The composite All-Southern eleven awarded gold badges and formed by 30 sports writers culled by the Atlanta Constitution and Atlanta Journal included:
- Red Barron, halfback for Georgia Tech, also an All-Southern baseball player who played pro ball with the Boston Braves. He later coached high school football. Sam Murray, who played later for Georgia Tech as a substitute fullback, was asked about a certain strong runner in the 1930s, "He's good. But if I were playing again, I would have one wish - never to see bearing down upon me a more fearsome picture of power than Judy Harlan blocking for Red Barron."

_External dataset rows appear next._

**src/rtl/bcd_clock_pkg.sv**
```systemverilog
package bcd_clock_pkg;

   localparam int NUM_FIELDS = 8;
   localparam int FIELD_W    = 8;

   // field index equals bus address
   typedef enum logic [2:0] {
      F_CENT = 3'd0, F_SEC = 3'd1, F_MIN = 3'd2, F_HOUR = 3'd3,
      F_WDAY = 3'd4, F_DATE = 3'd5, F_MONTH = 3'd6, F_YEAR = 3'd7
   } field_e;

   function automatic logic [7:0] field_mask(input int idx);
      logic [7:0] m;
      case (idx)
         0:       m = 8'h3F;
         1, 2:    m = 8'h7F;
         3, 5:    m = 8'h3F;
         4:       m = 8'h07;
         6:       m = 8'h1F;
         default: m = 8'hFF;
      endcase
      return m;
   endfunction

   function automatic logic [NUM_FIELDS*8-1:0] all_masks();
      logic [NUM_FIELDS*8-1:0] r;
      for (int i = 0; i < NUM_FIELDS; i++) r[8*i +: 8] = field_mask(i);
      return r;
   endfunction

   function automatic logic [7:0] field_lo(input int idx);
      return (idx == 4 || idx == 5 || idx == 6) ? 8'h01 : 8'h00;
   endfunction

   function automatic logic [7:0] field_hi(input int idx);
      logic [7:0] h;
      case (idx)
         0:       h = 8'h39;
         1, 2:    h = 8'h59;
         3:       h = 8'h23;
         4:       h = 8'h07;
         5:       h = 8'h31;
         6:       h = 8'h12;
         default: h = 8'h99;
      endcase
      return h;
   endfunction

   function automatic logic [7:0] reset_val(input int idx, input logic [7:0] cent);
      logic [7:0] v;
      if (idx == 0) v = cent & 8'h3F;
      else          v = field_lo(idx);
      return v;
   endfunction

   function automatic logic [7:0] bcd_inc(input logic [7:0] v);
      return (v[3:0] == 4'd9) ? {v[7:4] + 4'd1, 4'd0} : {v[7:4], v[3:0] + 4'd1};
   endfunction

   function automatic logic [7:0] month_len(input logic [7:0] mon, input logic [7:0] yr);
      logic [7:0] ybin;
      logic [7:0] len;
      ybin = ({4'd0, yr[7:4]} * 8'd10) + {4'd0, yr[3:0]};
      case (mon)
         8'h02:                      len = (ybin[1:0] == 2'b00) ? 8'h29 : 8'h28;
         8'h04, 8'h06, 8'h09, 8'h11: len = 8'h30;
         default:                    len = 8'h31;
      endcase
      return len;
   endfunction

endpackage

```
**src/rtl/bcd_field_step.sv**
```systemverilog
module bcd_field_step
   import bcd_clock_pkg::*;
(
   input  logic       en,
   input  logic [7:0] cur,
   input  logic [7:0] lo,
   input  logic [7:0] hi,
   output logic [7:0] nxt,
   output logic       at_max
);
   assign at_max = (cur == hi);

   always_comb begin
      nxt = cur;
      if (en) nxt = at_max ? lo : bcd_inc(cur);
   end
endmodule

```
**src/rtl/bcd_time_core.sv**
```systemverilog
module bcd_time_core
   import bcd_clock_pkg::*;
#(
   parameter logic [7:0] RESET_CENT = 8'h20
)(
   input  logic                       clk,
   input  logic                       rst_n,
   input  logic                       tick,
   input  logic                       load,
   input  logic [NUM_FIELDS*8-1:0]    load_val,
   output logic [NUM_FIELDS*8-1:0]    live
);
   logic [7:0]            cur    [NUM_FIELDS];
   logic [7:0]            nxt    [NUM_FIELDS];
   logic [7:0]            hi_sel [NUM_FIELDS];
   logic [NUM_FIELDS-1:0] at_max;
   logic [NUM_FIELDS-1:0] step;
   logic s_sec, s_min, s_hour, s_day, s_mon, s_year, s_cent;

   // carry chain: a commit (load) wins over a coincident tick
   always_comb begin
      s_sec  = tick & ~load;
      s_min  = s_sec  & at_max[F_SEC];
      s_hour = s_min  & at_max[F_MIN];
      s_day  = s_hour & at_max[F_HOUR];
      s_mon  = s_day  & at_max[F_DATE];
      s_year = s_mon  & at_max[F_MONTH];
      s_cent = s_year & at_max[F_YEAR];
      step   = {s_year, s_mon, s_day, s_day, s_hour, s_min, s_sec, s_cent};
   end

   always_comb begin
      for (int i = 0; i < NUM_FIELDS; i++) hi_sel[i] = field_hi(i);
      hi_sel[F_DATE] = month_len(cur[F_MONTH], cur[F_YEAR]);
   end

   for (genvar g = 0; g < NUM_FIELDS; g++) begin : g_field
      bcd_field_step u_step (
         .en     (step[g]),
         .cur    (cur[g]),
         .lo     (field_lo(g)),
         .hi     (hi_sel[g]),
         .nxt    (nxt[g]),
         .at_max (at_max[g])
      );
      assign live[8*g +: 8] = cur[g];
   end

   always_ff @(posedge clk or negedge rst_n) begin
      if (!rst_n) begin
         for (int i = 0; i < NUM_FIELDS; i++) cur[i] <= reset_val(i, RESET_CENT);
      end else begin
         for (int i = 0; i < NUM_FIELDS; i++)
            cur[i] <= load ? load_val[8*i +: 8] : nxt[i];
      end
   end
endmodule

```
**src/rtl/bcd_clock_regfile.sv**
```systemverilog
module bcd_clock_regfile
   import bcd_clock_pkg::*;
#(
   parameter int         ADDR_W     = 3,
   parameter int         DATA_W     = 8,
   parameter logic [7:0] RESET_CENT = 8'h20,
   parameter bit         READ_REG   = 1'b1
)(
   input  logic              clk,
   input  logic              rst_n,
   input  logic              sec_tick,
   input  logic [ADDR_W-1:0] bus_addr,
   input  logic [DATA_W-1:0] bus_wdata,
   input  logic              bus_we,
   input  logic              bus_re,
   output logic [DATA_W-1:0] bus_rdata
);
   localparam int SEL_W = $clog2(NUM_FIELDS);
   localparam int FLAT  = NUM_FIELDS * 8;

   if (DATA_W != FIELD_W) begin : g_bad_data_w
      $error("bcd_clock_regfile: DATA_W must be 8");
   end
   if (ADDR_W < SEL_W) begin : g_bad_addr_w
      $error("bcd_clock_regfile: ADDR_W too small for the register map");
   end
   if (RESET_CENT[7:4] > 4'd3 || RESET_CENT[3:0] > 4'd9) begin : g_bad_cent
      $error("bcd_clock_regfile: RESET_CENT must be BCD 00..39");
   end

   logic [7:0]       usr [NUM_FIELDS];
   logic [FLAT-1:0]  usr_flat;
   logic [FLAT-1:0]  live_flat;
   logic [FLAT-1:0]  load_val;
   logic             ctl_w_q, ctl_r_q;
   logic             addr_ok, wr_en, commit, freeze;
   logic [SEL_W-1:0] sel;
   logic [7:0]       rd_val;

   assign sel = bus_addr[SEL_W-1:0];

   if (ADDR_W > SEL_W) begin : g_addr_hi
      assign addr_ok = ~|bus_addr[ADDR_W-1:SEL_W];
   end else begin : g_addr_full
      assign addr_ok = 1'b1;
   end

   assign wr_en  = bus_we & addr_ok;
   assign freeze = ctl_w_q | ctl_r_q;
   assign commit = wr_en & (sel == '0) & ctl_w_q & ~bus_wdata[7];

   for (genvar g = 0; g < NUM_FIELDS; g++) begin : g_flat
      assign usr_flat[8*g +: 8] = usr[g];
   end

   assign load_val = {usr_flat[FLAT-1:8], 2'b00, bus_wdata[5:0]};

   bcd_time_core #(.RESET_CENT(RESET_CENT)) u_core (
      .clk      (clk),
      .rst_n    (rst_n),
      .tick     (sec_tick),
      .load     (commit),
      .load_val (load_val),
      .live     (live_flat)
   );

   // user layer: bus writes win, otherwise refresh unless held
   always_ff @(posedge clk or negedge rst_n) begin
      if (!rst_n) begin
         for (int i = 0; i < NUM_FIELDS; i++) usr[i] <= reset_val(i, RESET_CENT);
         ctl_w_q <= 1'b0;
         ctl_r_q <= 1'b0;
      end else begin
         for (int i = 0; i < NUM_FIELDS; i++) begin
            if (wr_en && sel == SEL_W'(i)) usr[i] <= bus_wdata & field_mask(i);
            else if (!freeze)              usr[i] <= live_flat[8*i +: 8];
         end
         if (wr_en && sel == '0) begin
            ctl_w_q <= bus_wdata[7];
            ctl_r_q <= bus_wdata[6];
         end
      end
   end

   always_comb begin
      rd_val = usr[sel];
      if (sel == '0) rd_val = {ctl_w_q, ctl_r_q, usr[0][5:0]};
      if (!addr_ok)  rd_val = '0;
   end

   if (READ_REG) begin : g_rd_reg
      always_ff @(posedge clk or negedge rst_n) begin
         if (!rst_n)      bus_rdata <= '0;
         else if (bus_re) bus_rdata <= rd_val;
      end
   end else begin : g_rd_comb
      assign bus_rdata = rd_val;
   end
endmodule

```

- Noah Caton, center for Auburn, died just a year later due to complications from an appendicitis operation.
- Bum Day, center for Georgia. Not a single point was scored all year through Georgia's line, and over two years (1920 and 1921) Georgia did not lose to a single southern opponent. In 1918, as a player for Georgia Tech, Day was the first Southern player selected first-team All-American by Walter Camp.

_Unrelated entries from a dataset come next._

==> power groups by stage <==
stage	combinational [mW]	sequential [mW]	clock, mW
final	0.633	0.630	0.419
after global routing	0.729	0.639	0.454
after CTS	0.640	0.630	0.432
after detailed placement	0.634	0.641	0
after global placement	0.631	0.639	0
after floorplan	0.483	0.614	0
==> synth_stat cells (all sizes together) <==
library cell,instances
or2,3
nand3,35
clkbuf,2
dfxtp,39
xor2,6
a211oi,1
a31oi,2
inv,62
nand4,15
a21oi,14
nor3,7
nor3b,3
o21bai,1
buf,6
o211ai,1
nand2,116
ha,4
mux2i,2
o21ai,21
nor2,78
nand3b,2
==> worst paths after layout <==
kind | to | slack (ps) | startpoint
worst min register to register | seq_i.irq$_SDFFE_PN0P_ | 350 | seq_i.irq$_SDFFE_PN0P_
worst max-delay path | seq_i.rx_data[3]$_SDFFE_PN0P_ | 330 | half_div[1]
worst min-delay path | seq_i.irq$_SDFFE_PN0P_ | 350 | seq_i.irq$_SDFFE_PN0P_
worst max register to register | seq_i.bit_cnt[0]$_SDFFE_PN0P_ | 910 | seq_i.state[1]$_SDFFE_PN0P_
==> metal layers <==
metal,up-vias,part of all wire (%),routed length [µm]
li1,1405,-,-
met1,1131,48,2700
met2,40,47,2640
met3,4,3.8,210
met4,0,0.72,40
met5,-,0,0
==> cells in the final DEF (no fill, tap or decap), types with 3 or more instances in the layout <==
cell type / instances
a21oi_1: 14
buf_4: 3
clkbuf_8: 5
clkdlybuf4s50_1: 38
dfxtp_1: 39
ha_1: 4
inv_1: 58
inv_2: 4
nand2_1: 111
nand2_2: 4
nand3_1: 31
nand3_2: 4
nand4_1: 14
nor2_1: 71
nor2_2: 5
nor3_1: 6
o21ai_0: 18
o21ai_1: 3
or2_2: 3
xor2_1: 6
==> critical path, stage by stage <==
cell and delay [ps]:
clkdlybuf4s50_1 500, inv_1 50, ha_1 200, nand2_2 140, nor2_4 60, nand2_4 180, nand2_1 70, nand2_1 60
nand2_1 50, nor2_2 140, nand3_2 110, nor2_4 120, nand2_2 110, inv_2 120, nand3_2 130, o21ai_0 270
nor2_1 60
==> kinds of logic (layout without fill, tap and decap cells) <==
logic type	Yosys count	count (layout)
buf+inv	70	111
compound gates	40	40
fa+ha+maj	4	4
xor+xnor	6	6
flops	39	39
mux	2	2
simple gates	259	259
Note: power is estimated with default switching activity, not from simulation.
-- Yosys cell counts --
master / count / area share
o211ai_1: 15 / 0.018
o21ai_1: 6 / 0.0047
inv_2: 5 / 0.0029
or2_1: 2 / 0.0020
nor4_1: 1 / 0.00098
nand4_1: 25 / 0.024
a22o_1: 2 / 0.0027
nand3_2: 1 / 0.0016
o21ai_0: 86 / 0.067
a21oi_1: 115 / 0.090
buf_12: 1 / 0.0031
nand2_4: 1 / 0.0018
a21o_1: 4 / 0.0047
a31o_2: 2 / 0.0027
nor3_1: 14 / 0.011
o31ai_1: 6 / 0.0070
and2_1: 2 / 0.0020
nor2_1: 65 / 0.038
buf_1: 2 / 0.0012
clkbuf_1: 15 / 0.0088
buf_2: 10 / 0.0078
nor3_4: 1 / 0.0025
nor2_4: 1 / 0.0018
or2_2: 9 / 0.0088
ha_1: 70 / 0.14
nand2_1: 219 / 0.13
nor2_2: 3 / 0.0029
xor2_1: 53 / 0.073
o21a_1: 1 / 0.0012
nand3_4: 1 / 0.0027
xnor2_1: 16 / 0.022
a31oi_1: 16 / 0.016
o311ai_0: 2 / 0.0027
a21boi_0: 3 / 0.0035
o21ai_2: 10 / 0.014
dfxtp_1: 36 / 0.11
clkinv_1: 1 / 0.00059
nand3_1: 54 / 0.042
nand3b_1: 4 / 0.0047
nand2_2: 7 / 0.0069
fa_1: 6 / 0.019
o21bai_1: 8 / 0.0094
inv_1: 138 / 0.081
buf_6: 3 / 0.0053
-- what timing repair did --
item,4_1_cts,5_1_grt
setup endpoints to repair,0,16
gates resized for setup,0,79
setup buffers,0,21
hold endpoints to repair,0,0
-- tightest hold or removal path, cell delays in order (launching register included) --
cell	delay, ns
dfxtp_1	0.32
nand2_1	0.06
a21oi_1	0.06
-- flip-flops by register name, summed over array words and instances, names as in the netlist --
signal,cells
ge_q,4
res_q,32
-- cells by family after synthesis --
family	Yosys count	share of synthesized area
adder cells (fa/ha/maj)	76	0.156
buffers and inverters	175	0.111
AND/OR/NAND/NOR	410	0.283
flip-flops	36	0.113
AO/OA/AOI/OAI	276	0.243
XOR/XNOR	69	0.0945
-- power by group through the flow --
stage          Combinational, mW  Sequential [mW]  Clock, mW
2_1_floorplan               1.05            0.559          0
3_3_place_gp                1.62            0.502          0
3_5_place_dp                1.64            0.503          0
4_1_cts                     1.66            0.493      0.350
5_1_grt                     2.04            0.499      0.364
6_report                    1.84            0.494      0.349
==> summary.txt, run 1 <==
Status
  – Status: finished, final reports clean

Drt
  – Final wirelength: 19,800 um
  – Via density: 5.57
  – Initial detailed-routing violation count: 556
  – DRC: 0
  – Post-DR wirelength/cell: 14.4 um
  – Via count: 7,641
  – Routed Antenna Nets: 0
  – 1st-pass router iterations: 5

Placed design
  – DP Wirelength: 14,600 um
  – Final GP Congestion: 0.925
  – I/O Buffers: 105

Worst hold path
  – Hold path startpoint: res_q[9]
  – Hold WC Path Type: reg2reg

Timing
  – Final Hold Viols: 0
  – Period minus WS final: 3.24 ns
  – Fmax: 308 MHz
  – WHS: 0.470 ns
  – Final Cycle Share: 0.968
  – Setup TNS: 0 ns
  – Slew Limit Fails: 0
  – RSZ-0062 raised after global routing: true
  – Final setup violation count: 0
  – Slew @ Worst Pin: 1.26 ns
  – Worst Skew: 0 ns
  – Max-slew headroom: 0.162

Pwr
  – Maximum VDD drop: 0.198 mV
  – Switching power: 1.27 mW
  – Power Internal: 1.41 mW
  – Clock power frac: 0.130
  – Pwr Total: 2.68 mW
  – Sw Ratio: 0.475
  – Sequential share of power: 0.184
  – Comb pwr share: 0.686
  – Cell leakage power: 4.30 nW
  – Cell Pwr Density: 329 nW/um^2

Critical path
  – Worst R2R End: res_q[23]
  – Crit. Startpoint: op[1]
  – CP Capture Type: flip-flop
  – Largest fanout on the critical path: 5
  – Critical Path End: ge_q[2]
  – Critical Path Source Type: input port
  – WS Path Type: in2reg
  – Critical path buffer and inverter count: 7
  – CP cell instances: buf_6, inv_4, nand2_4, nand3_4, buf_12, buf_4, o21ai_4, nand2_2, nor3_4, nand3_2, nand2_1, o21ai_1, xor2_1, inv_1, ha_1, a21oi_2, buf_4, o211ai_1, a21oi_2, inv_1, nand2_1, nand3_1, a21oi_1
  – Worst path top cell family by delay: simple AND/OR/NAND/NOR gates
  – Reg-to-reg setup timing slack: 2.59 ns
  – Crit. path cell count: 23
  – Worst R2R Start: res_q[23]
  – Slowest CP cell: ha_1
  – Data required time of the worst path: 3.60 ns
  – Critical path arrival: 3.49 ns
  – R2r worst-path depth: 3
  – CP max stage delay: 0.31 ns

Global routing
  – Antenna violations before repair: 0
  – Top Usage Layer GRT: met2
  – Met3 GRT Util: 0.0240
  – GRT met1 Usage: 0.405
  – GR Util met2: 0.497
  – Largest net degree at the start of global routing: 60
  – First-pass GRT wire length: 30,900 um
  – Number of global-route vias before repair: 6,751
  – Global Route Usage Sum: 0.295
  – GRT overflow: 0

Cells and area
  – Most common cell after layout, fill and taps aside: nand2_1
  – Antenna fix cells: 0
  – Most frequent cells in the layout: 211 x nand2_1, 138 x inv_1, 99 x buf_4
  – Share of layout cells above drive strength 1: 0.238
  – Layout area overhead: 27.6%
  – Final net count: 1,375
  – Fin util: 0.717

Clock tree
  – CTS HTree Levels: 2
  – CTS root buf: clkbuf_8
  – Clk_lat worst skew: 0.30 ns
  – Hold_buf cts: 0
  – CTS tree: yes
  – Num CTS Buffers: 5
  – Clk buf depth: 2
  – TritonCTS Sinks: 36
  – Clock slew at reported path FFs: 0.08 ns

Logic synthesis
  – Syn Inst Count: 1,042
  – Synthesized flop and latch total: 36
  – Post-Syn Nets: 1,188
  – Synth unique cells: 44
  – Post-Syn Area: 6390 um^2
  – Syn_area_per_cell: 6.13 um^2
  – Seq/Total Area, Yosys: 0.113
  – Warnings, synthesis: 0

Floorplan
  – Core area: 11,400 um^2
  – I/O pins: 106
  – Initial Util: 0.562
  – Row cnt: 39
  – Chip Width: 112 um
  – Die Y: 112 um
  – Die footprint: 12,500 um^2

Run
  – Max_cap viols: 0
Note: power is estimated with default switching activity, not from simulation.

- Goat Hale, quarterback for Mississippi College, inducted into the College Football Hall of Fame in 1963. Got the nickname "Goat" in high school when he battered through the line, scoring a touchdown, and ran past the end zone until his head hit a wooden building, loosening several planks.

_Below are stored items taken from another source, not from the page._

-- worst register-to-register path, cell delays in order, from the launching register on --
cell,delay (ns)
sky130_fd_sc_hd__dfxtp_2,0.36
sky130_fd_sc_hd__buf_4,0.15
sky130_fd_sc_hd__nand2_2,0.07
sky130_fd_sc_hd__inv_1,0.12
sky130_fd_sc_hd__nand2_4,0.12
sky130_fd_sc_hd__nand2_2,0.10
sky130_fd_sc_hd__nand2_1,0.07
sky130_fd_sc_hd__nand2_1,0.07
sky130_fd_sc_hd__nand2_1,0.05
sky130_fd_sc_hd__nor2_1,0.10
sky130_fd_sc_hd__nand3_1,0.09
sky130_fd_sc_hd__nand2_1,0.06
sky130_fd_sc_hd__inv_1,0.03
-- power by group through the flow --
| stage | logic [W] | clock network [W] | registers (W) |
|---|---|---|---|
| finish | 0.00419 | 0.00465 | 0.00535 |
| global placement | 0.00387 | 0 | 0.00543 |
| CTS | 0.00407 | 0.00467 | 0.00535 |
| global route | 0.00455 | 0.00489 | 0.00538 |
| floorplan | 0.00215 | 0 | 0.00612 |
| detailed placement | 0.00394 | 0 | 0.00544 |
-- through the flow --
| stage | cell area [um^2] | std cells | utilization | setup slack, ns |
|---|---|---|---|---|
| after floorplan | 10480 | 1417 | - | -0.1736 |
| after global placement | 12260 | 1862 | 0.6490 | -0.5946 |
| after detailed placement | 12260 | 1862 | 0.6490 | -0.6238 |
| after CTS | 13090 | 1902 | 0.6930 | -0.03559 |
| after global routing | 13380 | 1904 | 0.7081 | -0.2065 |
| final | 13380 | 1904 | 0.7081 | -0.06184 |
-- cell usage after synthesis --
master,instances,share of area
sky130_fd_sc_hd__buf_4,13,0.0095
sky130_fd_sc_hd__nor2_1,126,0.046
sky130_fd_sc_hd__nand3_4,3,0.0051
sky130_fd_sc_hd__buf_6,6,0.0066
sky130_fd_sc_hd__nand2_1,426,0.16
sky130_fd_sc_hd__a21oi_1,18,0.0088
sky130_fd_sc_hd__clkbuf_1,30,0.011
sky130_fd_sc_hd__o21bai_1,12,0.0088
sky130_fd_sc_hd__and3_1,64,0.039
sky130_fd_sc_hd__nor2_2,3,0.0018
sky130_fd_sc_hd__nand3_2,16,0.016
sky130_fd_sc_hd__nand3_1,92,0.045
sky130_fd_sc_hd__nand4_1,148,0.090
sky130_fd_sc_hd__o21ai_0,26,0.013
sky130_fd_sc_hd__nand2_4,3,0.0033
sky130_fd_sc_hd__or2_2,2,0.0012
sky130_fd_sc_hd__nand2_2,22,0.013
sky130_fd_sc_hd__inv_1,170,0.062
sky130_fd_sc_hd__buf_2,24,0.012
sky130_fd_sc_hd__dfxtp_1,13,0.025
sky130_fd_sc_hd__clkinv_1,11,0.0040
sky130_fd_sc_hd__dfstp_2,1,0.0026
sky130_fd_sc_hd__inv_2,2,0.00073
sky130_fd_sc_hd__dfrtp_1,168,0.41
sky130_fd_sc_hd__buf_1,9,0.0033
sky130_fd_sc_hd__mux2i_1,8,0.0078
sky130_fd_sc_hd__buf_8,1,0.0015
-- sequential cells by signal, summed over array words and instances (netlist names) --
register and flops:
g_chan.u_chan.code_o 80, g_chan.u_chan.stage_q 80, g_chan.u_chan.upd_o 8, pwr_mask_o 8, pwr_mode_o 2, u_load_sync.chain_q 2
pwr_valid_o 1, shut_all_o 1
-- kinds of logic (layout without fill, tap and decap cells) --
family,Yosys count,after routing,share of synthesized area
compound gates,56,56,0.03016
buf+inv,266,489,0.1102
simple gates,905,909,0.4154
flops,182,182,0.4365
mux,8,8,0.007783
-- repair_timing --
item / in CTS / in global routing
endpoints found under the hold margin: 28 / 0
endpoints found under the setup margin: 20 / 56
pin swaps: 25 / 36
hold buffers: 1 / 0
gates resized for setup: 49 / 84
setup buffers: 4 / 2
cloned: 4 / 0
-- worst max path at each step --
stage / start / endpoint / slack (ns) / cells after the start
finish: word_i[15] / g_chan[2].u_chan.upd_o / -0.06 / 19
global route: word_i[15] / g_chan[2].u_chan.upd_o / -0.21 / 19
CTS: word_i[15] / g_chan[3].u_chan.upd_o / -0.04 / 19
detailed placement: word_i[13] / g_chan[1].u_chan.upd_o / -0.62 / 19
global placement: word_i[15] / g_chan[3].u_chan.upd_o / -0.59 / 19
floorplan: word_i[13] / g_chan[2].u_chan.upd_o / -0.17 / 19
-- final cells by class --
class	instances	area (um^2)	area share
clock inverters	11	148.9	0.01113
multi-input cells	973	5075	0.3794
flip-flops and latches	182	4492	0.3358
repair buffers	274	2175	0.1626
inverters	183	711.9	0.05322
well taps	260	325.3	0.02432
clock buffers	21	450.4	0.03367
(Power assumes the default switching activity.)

- Judy Harlan, fullback for Georgia Tech, a senior captain and third-team All-American.
- Bo McMillin, quarterback for Centre College, unanimous selection, inaugural inductee into the College Football Hall of Fame in 1951. He led Centre over defending national champion Harvard 6-0 in what is widely considered one of the greatest upsets in college football history. In 1919, he was the second southern player selected first-team All-American by Walter Camp.
- Owen Reynolds, end for Georgia, played for the New York Giants in their inaugural season of 1925.
- Artie Pew, tackle for Georgia. He was also the team's kicker as well as a basketball player.
- Red Roberts, end for Centre, this year the fifth southern player selected first-team All-American by Walter Camp. Roberts was a unanimous selection for the Associated Press Southeast Area All-Time football team 1869–1919 era. Later coached the Waynesburg Yellow Jackets.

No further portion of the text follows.